[TASK TO CARRY OUT]
Look through the records and copy each line that has "cells" in it.

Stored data
#####
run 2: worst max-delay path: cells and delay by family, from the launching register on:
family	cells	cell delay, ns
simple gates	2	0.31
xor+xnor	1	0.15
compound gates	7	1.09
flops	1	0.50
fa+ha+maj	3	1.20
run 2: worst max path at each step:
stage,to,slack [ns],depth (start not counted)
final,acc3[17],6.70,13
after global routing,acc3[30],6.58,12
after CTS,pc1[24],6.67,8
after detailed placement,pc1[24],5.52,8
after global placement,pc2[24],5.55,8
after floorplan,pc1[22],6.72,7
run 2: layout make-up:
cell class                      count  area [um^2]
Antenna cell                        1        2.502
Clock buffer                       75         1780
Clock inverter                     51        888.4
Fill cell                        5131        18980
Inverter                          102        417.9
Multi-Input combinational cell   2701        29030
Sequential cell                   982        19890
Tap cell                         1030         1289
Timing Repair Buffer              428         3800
#####
[SOLUTION]
run 2: worst max-delay path: cells and delay by family, from the launching register on:
family	cells	cell delay, ns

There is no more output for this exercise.